Recalling the incidents of the past month, she said she was lucky to have escaped China in time as soon as the lockdown began.
“On Jan 22, I managed to book a next day flight to Kolkata. But the authorities suspended all public transportations in Wuhan the same night and locked down the city. I, along with some of my friends, rushed to the railway station and managed to board the last train to reach the nearest airport,” she said.
She said she took all the necessary precautions while travelling and it never crossed her mind that she could end up infected.
“Two days after reaching home, I developed a slight fever and throat infection and I immediately alerted medical authorities who were keeping a tab on me and got myself admitted at the hospital. When I tested positive several times, I mentally prepared myself for all situations, this experience has made me stronger,” she said.
Once diagnosed positive, she was chiefly concerned about her family members and others, who she had come in contact within the preceding two weeks -- the estimated time for coronavirus symptoms to begin showing.
She said that she had spent 24 days at the isolation ward from Jan 27 to Feb 20, wearing protective gear, and her knowledge of medical science helped her battle her fears.
“If the virus affects a healthy person it will not be a big problem, but for those with compromised immunity, the virus will be life- threatening. The mortality rate for coronavirus is just 2 per cent and it may not spread alarmingly in our climate,” she said recalling how she reassured herself.
She was not unnerved by the isolation ward as she “knew it to be the best way” to prevent coronavirus from spreading. What really moved her, was the dedication of the medical staff and the care they took.
“Most of the medical staff and doctors didn’t go home. Their dedication and concern really moved me. I was allowed to make calls and that eased some pressure. I finished some books also. Once or twice, I was emotionally down but health inspector Sheebha and my counsellor Neethu Prabha boosted my confidence,” she recalls.
She also praised Kerala health minister K K Shailaja and the government’s work.

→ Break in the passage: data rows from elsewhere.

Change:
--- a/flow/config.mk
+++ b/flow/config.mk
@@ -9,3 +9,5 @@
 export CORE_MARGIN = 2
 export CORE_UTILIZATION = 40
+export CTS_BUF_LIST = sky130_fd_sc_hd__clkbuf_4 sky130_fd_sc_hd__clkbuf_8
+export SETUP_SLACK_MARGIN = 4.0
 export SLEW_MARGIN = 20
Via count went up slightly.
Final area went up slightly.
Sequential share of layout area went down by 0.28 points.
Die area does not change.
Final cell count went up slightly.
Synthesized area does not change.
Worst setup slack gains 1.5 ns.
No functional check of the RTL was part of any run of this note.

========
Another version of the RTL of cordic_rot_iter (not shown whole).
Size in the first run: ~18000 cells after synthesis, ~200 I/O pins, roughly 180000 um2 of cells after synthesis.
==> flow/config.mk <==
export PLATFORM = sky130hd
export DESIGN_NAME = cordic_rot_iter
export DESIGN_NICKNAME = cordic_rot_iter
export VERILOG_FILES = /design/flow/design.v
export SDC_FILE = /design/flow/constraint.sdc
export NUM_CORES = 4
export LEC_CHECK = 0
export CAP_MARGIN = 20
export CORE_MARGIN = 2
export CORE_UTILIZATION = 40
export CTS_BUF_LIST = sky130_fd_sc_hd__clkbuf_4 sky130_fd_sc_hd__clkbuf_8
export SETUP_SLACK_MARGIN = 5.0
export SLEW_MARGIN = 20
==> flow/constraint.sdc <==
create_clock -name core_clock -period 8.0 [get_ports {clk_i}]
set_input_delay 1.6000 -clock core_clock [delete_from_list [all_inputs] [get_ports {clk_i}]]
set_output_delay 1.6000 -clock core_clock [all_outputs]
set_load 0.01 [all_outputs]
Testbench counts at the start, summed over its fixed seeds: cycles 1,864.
This is an optimization exercise on Yosys and OpenROAD, whose aim is small area and a short achievable clock period, not a production implementation. At most, simulation tests tie the RTL to the original design; equivalence was not proved. Power is estimated from default activity; no workload was simulated.

==> trial 43 <==
==> flow/design.v (excerpt) <==
module mem_model_top (
  input  wire         glb_clk,
  input  wire         reset,
  input  wire         req_valid,
  input  wire         req_write,
  input  wire [30:0]  req_addr,
  input  wire [1:0]   req_size,
  input  wire         req_sign_ext,
  input  wire [63:0]  req_wdata,
  output wire         rsp_valid,
  output wire [63:0]  rsp_data
);
==> module mem_model_top, before the edit <==
module mem_model_top (
  input  wire         glb_clk,
  input  wire         reset,
  input  wire         req_valid,
  input  wire         req_write,
  input  wire [30:0]  req_addr,
  input  wire [1:0]   req_size,
  input  wire         req_sign_ext,
  input  wire [63:0]  req_wdata,
  output wire         rsp_valid,
  output wire [63:0]  rsp_data
);
  localparam logic [63:0] lfsr_taps = mem_model_pkg::lfsr_taps;
  localparam logic [63:0] fill_seed = mem_model_pkg::fill_seed;
  logic [15:0] line_valid;
  logic [27:0] line_tag  [16];
  logic [63:0] line_data [16];
  logic [3:0]  fill_ptr;
  logic [63:0] fill_value;
  logic        rsp_valid_q;
  logic [63:0] rsp_data_q;
  logic        req;
  logic        store;
  logic [27:0] index;
  logic [2:0]  offset;
  logic [15:0] line_hit;
  logic        hit;
  logic [15:0] ptr_dec;
  logic [15:0] alloc;
  logic [63:0] read_word;
  assign req    = req_valid & ~reset;
  assign store  = req_write;
  assign index  = req_addr[30:3];
  assign offset = req_addr[2:0];
  always_comb begin
    for (int i = 0; i < 16; i++) begin
      line_hit[i] = line_valid[i] && (line_tag[i] == index);
      ptr_dec[i]  = (fill_ptr == 4'(i));
    end
  end
  assign hit = |line_hit;
  always_comb begin
    read_word = fill_value & {64{~hit}};
    for (int i = 0; i < 16; i++) begin
      read_word = read_word | (line_data[i] & {64{line_hit[i]}});
    end
  end
  logic [7:0]  size_lanes;
  logic [7:0]  byte_lanes;
  logic [63:0] wdata_rep;     
  logic [63:0] write_word;
  always_comb begin
    unique case (req_size)
      2'd0:    size_lanes = 8'h01;
      2'd1:    size_lanes = 8'h03;
      2'd2:    size_lanes = 8'h0f;
      default: size_lanes = 8'hff;
    endcase
    byte_lanes = size_lanes << offset;
    unique case (req_size)
      2'd0:    wdata_rep = {8{req_wdata[7:0]}};
      2'd1:    wdata_rep = {4{req_wdata[15:0]}};
      2'd2:    wdata_rep = {2{req_wdata[31:0]}};
      default: wdata_rep = req_wdata;
    endcase
    for (int b = 0; b < 8; b++) begin
      write_word[b*8 +: 8] = (store && byte_lanes[b]) ? wdata_rep[b*8 +: 8] : fill_value[b*8 +: 8];
    end
  end
  assign alloc = ptr_dec & {16{req & ~hit}};
  always_ff @(posedge glb_clk) begin
    for (int i = 0; i < 16; i++) begin
      if (alloc[i]) begin
        line_tag[i] <= index;
      end
      for (int b = 0; b < 8; b++) begin
        if (alloc[i] || (req && store && line_hit[i] && byte_lanes[b])) begin
          line_data[i][b*8 +: 8] <= write_word[b*8 +: 8];
        end
      end
    end
  end
  always_ff @(posedge glb_clk) begin
    if (reset) begin
      line_valid <= '0;
      fill_ptr   <= '0;
    end else begin
      line_valid <= line_valid | alloc;
      if (req_valid) begin
        fill_ptr <= fill_ptr + 4'd1;
      end
    end
  end
  always_ff @(posedge glb_clk) begin
    if (reset) begin
      fill_value <= fill_seed;
    end else begin
      fill_value <= (fill_value >> 1) ^ (fill_value[0] ? lfsr_taps : 64'd0);
    end
  end
  logic [7:0]  rbyte [8];
  logic [7:0]  lane0;
  logic [7:0]  lane1;
  logic [15:0] lane23;
  logic        sign;
  logic [7:0]  ext;
  logic [63:0] load_result;
  always_comb begin
    for (int b = 0; b < 8; b++) begin
      rbyte[b] = read_word[b*8 +: 8];
    end
    lane0  = rbyte[offset];
    lane1  = rbyte[{offset[2:1], 1'b1}];
    lane23 = {rbyte[{offset[2], 2'b11}], rbyte[{offset[2], 2'b10}]};
    unique case (req_size)
      2'd0:    sign = lane0[7];
      2'd1:    sign = lane1[7];
      default: sign = lane23[15];
    endcase
    ext = {8{req_sign_ext & sign}};
    unique case (req_size)
      2'd0:    load_result = {{7{ext}}, lane0};
      2'd1:    load_result = {{6{ext}}, lane1, lane0};
      2'd2:    load_result = {{4{ext}}, lane23, lane1, lane0};
      default: load_result = read_word;
    endcase
  end
  always_ff @(posedge glb_clk) begin
    if (reset) begin
      rsp_valid_q <= 1'b0;
    end else begin
      rsp_valid_q <= req_valid & ~req_write;
    end
    rsp_data_q <= load_result;
  end
  assign rsp_valid = rsp_valid_q;
  assign rsp_data  = rsp_data_q;
endmodule
Settings: LEC_CHECK=0, CAP_MARGIN=20, CORE_MARGIN=2, CORE_UTILIZATION=40, SLEW_MARGIN=20; clock period 9.0 ns.
run.sh (not shown) runs the stock make flow with config.mk's settings and CLKGATE_MAP_FILE= SYNTH_SCRIPT=/design/flow/synth_recipe.tcl, a recipe that flattens the netlist after the stock synthesis.
==> build 23: changes against trial 43 <==
--- a/flow/design.v
+++ b/flow/design.v
@@ -57,3 +57,2 @@
   logic        rsp_valid_q;
-  logic [63:0] rsp_data_q;
   logic        req;
@@ -137,28 +136,61 @@
   end
-  logic [7:0]  rbyte [8];
-  logic [7:0]  lane0;
-  logic [7:0]  lane1;
-  logic [15:0] lane23;
+  logic [7:0]  msb_lane;      
+  logic [15:0] sign_cand;     
+  logic        fill_cand;
   logic        sign;
-  logic [7:0]  ext;
-  logic [63:0] load_result;
+  logic [63:0] word_q;
+  logic [7:0]  sel0_q;        
+  logic [3:0]  sel1_q;        
+  logic        ext1_q;        
+  logic [1:0]  sel23_q;       
+  logic        ext23_q;       
+  logic        dword_q;       
+  logic        ext47_q;       
+  always_comb begin
+    unique case (req_size)
+      2'd0:    msb_lane = 8'b1 << offset;
+      2'd1:    msb_lane = 8'b1 << {offset[2:1], 1'b1};
+      default: msb_lane = 8'b1 << {offset[2], 2'b11};
+    endcase
+    for (int i = 0; i < 16; i++) begin
+      sign_cand[i] = 1'b0;
+      for (int m = 0; m < 8; m++) begin
+        sign_cand[i] = sign_cand[i] | (msb_lane[m] & line_data[i][m*8+7]);
+      end
+    end
+    fill_cand = 1'b0;
+    for (int m = 0; m < 8; m++) begin
+      fill_cand = fill_cand | (msb_lane[m] & fill_value[m*8+7]);
+    end
+    sign = (fill_cand & ~hit) | |(sign_cand & line_hit);
+  end
+  always_ff @(posedge glb_clk) begin
+    word_q  <= read_word;
+    sel0_q  <= 8'b1 << offset;
+    sel1_q  <= (req_size == 2'd0) ? 4'b0 : (4'b1 << offset[2:1]);
+    ext1_q  <= (req_size == 2'd0) & req_sign_ext & sign;
+    sel23_q <= req_size[1] ? (2'b1 << offset[2]) : 2'b0;
+    ext23_q <= ~req_size[1] & req_sign_ext & sign;
+    dword_q <= (req_size == 2'd3);
+    ext47_q <= (req_size != 2'd3) & req_sign_ext & sign;
+  end
+  logic [7:0] wbyte [8];
+  logic [7:0] out0;
+  logic [7:0] out1;
+  logic [15:0] out23;
   always_comb begin
     for (int b = 0; b < 8; b++) begin
-      rbyte[b] = read_word[b*8 +: 8];
-    end
-    lane0  = rbyte[offset];
-    lane1  = rbyte[{offset[2:1], 1'b1}];
-    lane23 = {rbyte[{offset[2], 2'b11}], rbyte[{offset[2], 2'b10}]};
-    unique case (req_size)
-      2'd0:    sign = lane0[7];
-      2'd1:    sign = lane1[7];
-      default: sign = lane23[15];
-    endcase
-    ext = {8{req_sign_ext & sign}};
-    unique case (req_size)
-      2'd0:    load_result = {{7{ext}}, lane0};
-      2'd1:    load_result = {{6{ext}}, lane1, lane0};
-      2'd2:    load_result = {{4{ext}}, lane23, lane1, lane0};
-      default: load_result = read_word;
-    endcase
+      wbyte[b] = word_q[b*8 +: 8];
+    end
+    out0 = '0;
+    for (int b = 0; b < 8; b++) begin
+      out0 = out0 | (wbyte[b] & {8{sel0_q[b]}});
+    end
+    out1 = {8{ext1_q}};
+    for (int j = 0; j < 4; j++) begin
+      out1 = out1 | (wbyte[2*j+1] & {8{sel1_q[j]}});
+    end
+    out23 = ({wbyte[3], wbyte[2]} & {16{sel23_q[0]}})
+          | ({wbyte[7], wbyte[6]} & {16{sel23_q[1]}})
+          | {16{ext23_q}};
   end
@@ -170,6 +202,5 @@
     end
-    rsp_data_q <= load_result;
-  end
+  end
+  assign rsp_data = {(word_q[63:32] & {32{dword_q}}) | {32{ext47_q}}, out23, out1, out0};
   assign rsp_valid = rsp_valid_q;
-  assign rsp_data  = rsp_data_q;
 endmodule
- SETUP_SLACK_MARGIN: not set -> 5
- TNS_END_PERCENT: not set -> 10
==> comparison table <==
|  | build 23 | trial 43 |
|---|---|---|
| Largest net degree at the start of global routing | 67 | 86 |
| Relative area change from synthesis to final layout | 24.9% | 16.0% |
| Global-route wire length before repair | 310000 µm | 319000 µm |
| Fin nets | 4618 | 4848 |
| Area of all sequential standard cells | 47600 µm² | 47200 µm² |
| Path depth of the worst reg2reg path | 8 | 12 |
| Adder-Cell Fraction of Synth Area | 0.000778 | 0.000761 |
| Status | finished clean | finished clean |
| Count of inserted antenna diode cells | 13 | 1 |
| Crit path required time | 9.70 ns | 9.65 ns |
| XOR/XNOR share of the synthesized area | 0.0610 | 0.0555 |
| Compound-cell area share of the yosys netlist | 0.108 | 0.102 |
| M1 GR Usage | 0.367 | 0.384 |
| Multiplexer fraction of the synthesized cell area | 0.0104 | 0.0107 |
| Footprint of the multi-input gates | 17500 µm² | 17300 µm² |
| Switching part of the total power | 0.224 | 0.228 |
| Die area | 164000 µm² | 168000 µm² |
| Iteration count of the initial detailed-routing pass | 7 | 8 |
| GR met3 Demand/Resource | 0.0732 | 0.0602 |
| Largest vdd supply drop | 207 µV | 191 µV |
| HP Start | fill_value[5] | line_valid[8] |
| Final Skew | 0.0726 ns | 0.0441 ns |
| FF-to-FF Start | line_tag[3][9] | line_tag[6][10] |
| Number of signal-net inverters in the final layout | 58 | 78 |
| Sequential fraction of design power | 0.507 | 0.524 |
| Internal power consumption | 13.0 mW | 12.4 mW |
No functional check of the RTL was part of trial 43.

re-timing with driven ports:
The results above use ideal ports. As a check the final layouts listed here were re-extracted and re-timed, cells and wires unchanged.
Step 1, drivers: a clkbuf_16 drives glb_clk and a buf_2 each remaining input, both assumed.
Step 2 moves the port delays by t, midway between the first and last clock arrival at a register: inputs arrive t later, outputs are due t later. That takes back most of the time a late clock gives input paths.
Three values: ideal, step 1, step 2; two values: the first two.
run	shift t [ns]	setup WS [ns]	worst setup path after step 2	worst slew at a driven data input, ns	cell pins on the clock port's net
trial 43	0.879	2.019 / 2.073 / 1.194	input to register	0.07	1
build 23	0.875	4.740 / 4.718 / 3.895	input to register	0.22	1
After both steps every run listed still meets setup and hold. The setup slack of build 23, which loses most, moves by -0.022 ns with the drivers and by -0.845 ns with both steps.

“She used to call me and my mother to give us strength. She often used to say that I was not alone and the whole state was behind me. The state government has done a stupendous job to prevent secondary infection. I really salute it,” she said.
She did not want to speak about the situation in China but admitted that there was panic and desperation. She will return there to complete her studies after the situation improves, she said.
HT has not revealed the identity of the patient due to privacy concerns.